■ **EXERCISE BRIEF**: Report each line of the records where "master" occurs.

[Stored items]

________________________________________

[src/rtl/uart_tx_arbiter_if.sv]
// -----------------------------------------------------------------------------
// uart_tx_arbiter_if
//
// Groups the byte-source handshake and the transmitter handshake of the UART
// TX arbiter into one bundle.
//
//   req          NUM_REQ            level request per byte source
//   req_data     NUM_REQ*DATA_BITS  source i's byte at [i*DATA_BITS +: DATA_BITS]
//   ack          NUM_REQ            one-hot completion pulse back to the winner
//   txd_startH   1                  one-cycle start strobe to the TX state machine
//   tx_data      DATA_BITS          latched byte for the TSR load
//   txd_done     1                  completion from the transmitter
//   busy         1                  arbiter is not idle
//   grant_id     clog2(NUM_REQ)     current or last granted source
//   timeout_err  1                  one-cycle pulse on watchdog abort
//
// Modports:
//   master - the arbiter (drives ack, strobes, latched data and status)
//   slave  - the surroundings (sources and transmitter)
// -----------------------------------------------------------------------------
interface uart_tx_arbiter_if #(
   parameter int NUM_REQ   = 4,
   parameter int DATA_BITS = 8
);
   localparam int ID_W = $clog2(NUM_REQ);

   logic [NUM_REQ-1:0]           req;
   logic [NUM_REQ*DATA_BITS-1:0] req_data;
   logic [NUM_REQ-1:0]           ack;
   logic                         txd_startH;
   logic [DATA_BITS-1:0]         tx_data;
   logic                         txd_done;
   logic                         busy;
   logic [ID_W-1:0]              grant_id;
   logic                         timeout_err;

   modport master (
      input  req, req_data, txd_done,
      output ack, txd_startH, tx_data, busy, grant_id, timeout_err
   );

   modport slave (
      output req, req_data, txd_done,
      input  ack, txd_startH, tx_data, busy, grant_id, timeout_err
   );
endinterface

________________________________________

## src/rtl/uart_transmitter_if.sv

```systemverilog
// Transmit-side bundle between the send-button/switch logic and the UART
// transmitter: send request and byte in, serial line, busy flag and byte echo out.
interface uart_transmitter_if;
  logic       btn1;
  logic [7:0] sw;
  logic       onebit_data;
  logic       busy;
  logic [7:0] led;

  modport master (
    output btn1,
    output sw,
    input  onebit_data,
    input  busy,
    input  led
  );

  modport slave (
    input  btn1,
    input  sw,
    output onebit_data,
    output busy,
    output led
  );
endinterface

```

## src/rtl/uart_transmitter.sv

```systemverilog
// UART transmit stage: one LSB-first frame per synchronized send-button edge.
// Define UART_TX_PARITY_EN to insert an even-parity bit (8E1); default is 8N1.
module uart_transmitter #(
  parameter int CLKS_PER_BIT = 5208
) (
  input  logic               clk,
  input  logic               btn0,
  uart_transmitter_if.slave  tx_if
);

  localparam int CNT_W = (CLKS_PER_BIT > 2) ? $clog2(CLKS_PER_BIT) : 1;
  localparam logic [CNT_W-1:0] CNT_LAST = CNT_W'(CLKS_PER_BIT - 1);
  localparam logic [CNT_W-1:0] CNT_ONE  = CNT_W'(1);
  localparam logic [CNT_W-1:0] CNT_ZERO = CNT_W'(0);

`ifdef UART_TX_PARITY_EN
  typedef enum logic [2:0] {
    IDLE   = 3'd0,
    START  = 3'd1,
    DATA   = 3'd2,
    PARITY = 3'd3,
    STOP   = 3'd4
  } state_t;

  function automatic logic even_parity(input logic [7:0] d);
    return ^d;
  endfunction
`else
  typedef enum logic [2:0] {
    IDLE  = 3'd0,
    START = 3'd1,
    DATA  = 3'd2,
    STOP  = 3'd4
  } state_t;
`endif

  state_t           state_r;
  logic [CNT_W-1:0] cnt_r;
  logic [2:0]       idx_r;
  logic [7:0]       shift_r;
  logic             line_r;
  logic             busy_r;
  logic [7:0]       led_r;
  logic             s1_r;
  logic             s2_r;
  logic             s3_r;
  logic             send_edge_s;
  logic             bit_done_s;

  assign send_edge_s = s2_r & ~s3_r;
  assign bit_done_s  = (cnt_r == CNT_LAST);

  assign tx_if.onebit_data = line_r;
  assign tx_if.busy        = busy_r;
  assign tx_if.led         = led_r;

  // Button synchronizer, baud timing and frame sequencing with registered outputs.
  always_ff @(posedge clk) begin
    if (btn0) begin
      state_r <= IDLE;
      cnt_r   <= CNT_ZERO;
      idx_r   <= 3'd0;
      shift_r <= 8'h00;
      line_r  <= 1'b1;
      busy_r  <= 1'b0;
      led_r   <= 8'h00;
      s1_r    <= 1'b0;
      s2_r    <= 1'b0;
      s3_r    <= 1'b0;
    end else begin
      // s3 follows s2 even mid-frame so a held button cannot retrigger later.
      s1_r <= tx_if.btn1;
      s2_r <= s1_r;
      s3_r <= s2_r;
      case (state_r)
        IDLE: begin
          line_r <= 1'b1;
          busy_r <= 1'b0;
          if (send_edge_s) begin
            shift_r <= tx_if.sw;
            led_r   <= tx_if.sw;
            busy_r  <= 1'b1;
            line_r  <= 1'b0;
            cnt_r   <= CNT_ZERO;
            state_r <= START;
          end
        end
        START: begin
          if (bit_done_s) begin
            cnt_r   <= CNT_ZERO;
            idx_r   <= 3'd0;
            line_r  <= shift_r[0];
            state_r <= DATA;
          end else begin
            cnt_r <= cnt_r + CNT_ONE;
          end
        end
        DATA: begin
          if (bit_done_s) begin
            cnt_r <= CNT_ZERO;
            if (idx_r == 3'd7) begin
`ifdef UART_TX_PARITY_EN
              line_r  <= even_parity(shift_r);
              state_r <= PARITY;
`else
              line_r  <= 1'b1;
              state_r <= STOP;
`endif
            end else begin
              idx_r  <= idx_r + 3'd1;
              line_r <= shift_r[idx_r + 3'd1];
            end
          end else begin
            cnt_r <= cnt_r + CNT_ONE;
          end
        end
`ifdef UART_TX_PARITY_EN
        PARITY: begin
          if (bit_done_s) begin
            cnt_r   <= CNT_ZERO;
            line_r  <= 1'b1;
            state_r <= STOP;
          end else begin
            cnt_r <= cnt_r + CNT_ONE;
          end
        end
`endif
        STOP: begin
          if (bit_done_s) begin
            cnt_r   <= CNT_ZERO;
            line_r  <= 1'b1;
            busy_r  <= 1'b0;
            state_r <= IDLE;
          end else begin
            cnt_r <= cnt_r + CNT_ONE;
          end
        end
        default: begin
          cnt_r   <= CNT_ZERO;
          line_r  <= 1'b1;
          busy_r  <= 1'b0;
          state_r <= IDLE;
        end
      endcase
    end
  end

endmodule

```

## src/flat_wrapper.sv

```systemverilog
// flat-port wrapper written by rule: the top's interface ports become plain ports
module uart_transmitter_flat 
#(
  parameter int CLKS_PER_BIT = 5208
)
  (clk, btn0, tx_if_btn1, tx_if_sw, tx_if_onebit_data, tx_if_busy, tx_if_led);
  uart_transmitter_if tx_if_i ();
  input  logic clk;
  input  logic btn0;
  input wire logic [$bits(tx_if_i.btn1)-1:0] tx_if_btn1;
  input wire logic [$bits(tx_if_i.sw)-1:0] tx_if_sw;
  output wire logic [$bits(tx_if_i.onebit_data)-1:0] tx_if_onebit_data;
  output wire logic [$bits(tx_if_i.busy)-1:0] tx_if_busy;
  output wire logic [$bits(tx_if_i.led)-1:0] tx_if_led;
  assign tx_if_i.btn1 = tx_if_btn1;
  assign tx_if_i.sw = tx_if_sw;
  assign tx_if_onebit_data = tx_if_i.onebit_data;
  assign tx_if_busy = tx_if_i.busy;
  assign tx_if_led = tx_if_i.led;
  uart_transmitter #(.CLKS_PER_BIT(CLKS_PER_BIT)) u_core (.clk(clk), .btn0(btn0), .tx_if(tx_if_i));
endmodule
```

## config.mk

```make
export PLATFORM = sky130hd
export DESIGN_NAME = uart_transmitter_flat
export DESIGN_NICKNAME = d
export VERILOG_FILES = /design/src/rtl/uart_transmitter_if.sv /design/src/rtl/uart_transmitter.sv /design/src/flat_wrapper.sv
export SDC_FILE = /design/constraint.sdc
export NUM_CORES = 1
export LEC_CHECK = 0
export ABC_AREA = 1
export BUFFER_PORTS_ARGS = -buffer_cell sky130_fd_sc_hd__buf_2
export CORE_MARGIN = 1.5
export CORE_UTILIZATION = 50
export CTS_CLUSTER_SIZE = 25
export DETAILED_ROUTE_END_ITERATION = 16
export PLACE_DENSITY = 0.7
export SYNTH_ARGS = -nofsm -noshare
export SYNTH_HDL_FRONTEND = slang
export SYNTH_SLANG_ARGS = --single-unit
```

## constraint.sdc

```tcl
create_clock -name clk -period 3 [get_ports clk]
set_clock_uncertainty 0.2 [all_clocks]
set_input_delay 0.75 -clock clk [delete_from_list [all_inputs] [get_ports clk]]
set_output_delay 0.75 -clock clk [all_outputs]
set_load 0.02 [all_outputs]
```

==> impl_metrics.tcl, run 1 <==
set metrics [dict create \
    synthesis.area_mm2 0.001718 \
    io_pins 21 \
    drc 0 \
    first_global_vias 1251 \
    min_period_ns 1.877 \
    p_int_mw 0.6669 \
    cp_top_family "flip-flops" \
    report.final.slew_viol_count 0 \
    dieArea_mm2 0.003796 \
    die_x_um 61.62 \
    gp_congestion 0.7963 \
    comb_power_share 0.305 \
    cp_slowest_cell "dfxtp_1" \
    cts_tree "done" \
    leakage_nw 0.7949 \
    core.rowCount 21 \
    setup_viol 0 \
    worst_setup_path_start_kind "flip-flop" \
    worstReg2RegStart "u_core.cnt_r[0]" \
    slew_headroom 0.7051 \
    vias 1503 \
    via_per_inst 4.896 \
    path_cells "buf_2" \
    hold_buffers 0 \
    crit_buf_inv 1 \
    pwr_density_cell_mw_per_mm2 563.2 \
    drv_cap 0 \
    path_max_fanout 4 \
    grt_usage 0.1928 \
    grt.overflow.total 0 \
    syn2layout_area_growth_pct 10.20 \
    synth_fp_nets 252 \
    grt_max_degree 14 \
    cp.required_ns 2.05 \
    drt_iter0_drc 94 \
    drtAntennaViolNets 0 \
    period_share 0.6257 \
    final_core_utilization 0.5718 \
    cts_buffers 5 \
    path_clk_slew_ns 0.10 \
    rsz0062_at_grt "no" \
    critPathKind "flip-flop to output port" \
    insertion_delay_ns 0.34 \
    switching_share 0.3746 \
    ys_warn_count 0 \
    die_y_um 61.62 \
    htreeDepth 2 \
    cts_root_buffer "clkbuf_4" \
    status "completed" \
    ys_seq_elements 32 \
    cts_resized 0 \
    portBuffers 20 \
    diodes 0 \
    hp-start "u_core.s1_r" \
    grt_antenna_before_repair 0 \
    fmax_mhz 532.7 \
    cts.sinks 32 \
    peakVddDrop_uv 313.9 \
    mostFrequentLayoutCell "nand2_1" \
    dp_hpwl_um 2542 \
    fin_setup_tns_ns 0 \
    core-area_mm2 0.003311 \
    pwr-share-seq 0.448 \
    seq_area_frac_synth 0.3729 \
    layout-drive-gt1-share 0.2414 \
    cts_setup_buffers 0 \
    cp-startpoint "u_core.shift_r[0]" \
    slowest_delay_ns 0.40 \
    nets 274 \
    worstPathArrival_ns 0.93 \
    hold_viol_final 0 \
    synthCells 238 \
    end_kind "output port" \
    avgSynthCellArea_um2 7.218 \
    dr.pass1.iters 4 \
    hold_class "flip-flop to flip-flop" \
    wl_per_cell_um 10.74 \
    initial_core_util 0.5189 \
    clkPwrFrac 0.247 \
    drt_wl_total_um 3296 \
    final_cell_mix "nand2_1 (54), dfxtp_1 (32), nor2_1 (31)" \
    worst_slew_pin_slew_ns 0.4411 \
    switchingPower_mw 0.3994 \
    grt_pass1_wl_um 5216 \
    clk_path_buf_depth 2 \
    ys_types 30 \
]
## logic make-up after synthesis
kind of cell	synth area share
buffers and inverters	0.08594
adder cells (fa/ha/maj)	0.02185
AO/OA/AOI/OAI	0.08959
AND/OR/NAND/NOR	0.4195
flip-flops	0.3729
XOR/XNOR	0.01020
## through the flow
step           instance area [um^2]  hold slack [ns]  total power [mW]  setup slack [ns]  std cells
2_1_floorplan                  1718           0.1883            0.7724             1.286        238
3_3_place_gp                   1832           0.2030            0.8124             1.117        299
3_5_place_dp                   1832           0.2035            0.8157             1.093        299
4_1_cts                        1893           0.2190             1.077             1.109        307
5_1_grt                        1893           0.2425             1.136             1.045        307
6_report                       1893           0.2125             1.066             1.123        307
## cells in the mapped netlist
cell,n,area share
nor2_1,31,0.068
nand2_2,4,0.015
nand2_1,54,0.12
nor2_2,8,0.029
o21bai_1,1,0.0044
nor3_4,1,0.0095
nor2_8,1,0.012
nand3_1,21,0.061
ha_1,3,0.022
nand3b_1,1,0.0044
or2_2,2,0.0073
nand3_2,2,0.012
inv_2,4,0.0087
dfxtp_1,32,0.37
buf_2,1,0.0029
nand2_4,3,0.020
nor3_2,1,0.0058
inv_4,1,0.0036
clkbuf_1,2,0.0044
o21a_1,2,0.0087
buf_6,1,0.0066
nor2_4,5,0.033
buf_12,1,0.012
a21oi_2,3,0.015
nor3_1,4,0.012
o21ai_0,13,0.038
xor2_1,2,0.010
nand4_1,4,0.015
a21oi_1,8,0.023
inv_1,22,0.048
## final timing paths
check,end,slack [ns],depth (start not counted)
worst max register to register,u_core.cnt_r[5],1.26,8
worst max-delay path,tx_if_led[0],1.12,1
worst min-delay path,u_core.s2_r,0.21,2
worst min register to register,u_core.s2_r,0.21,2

________________________________________

■ **RESPONSE TO THIS EXERCISE**:
//   master - the arbiter (drives ack, strobes, latched data and status)
   modport master (
  modport master (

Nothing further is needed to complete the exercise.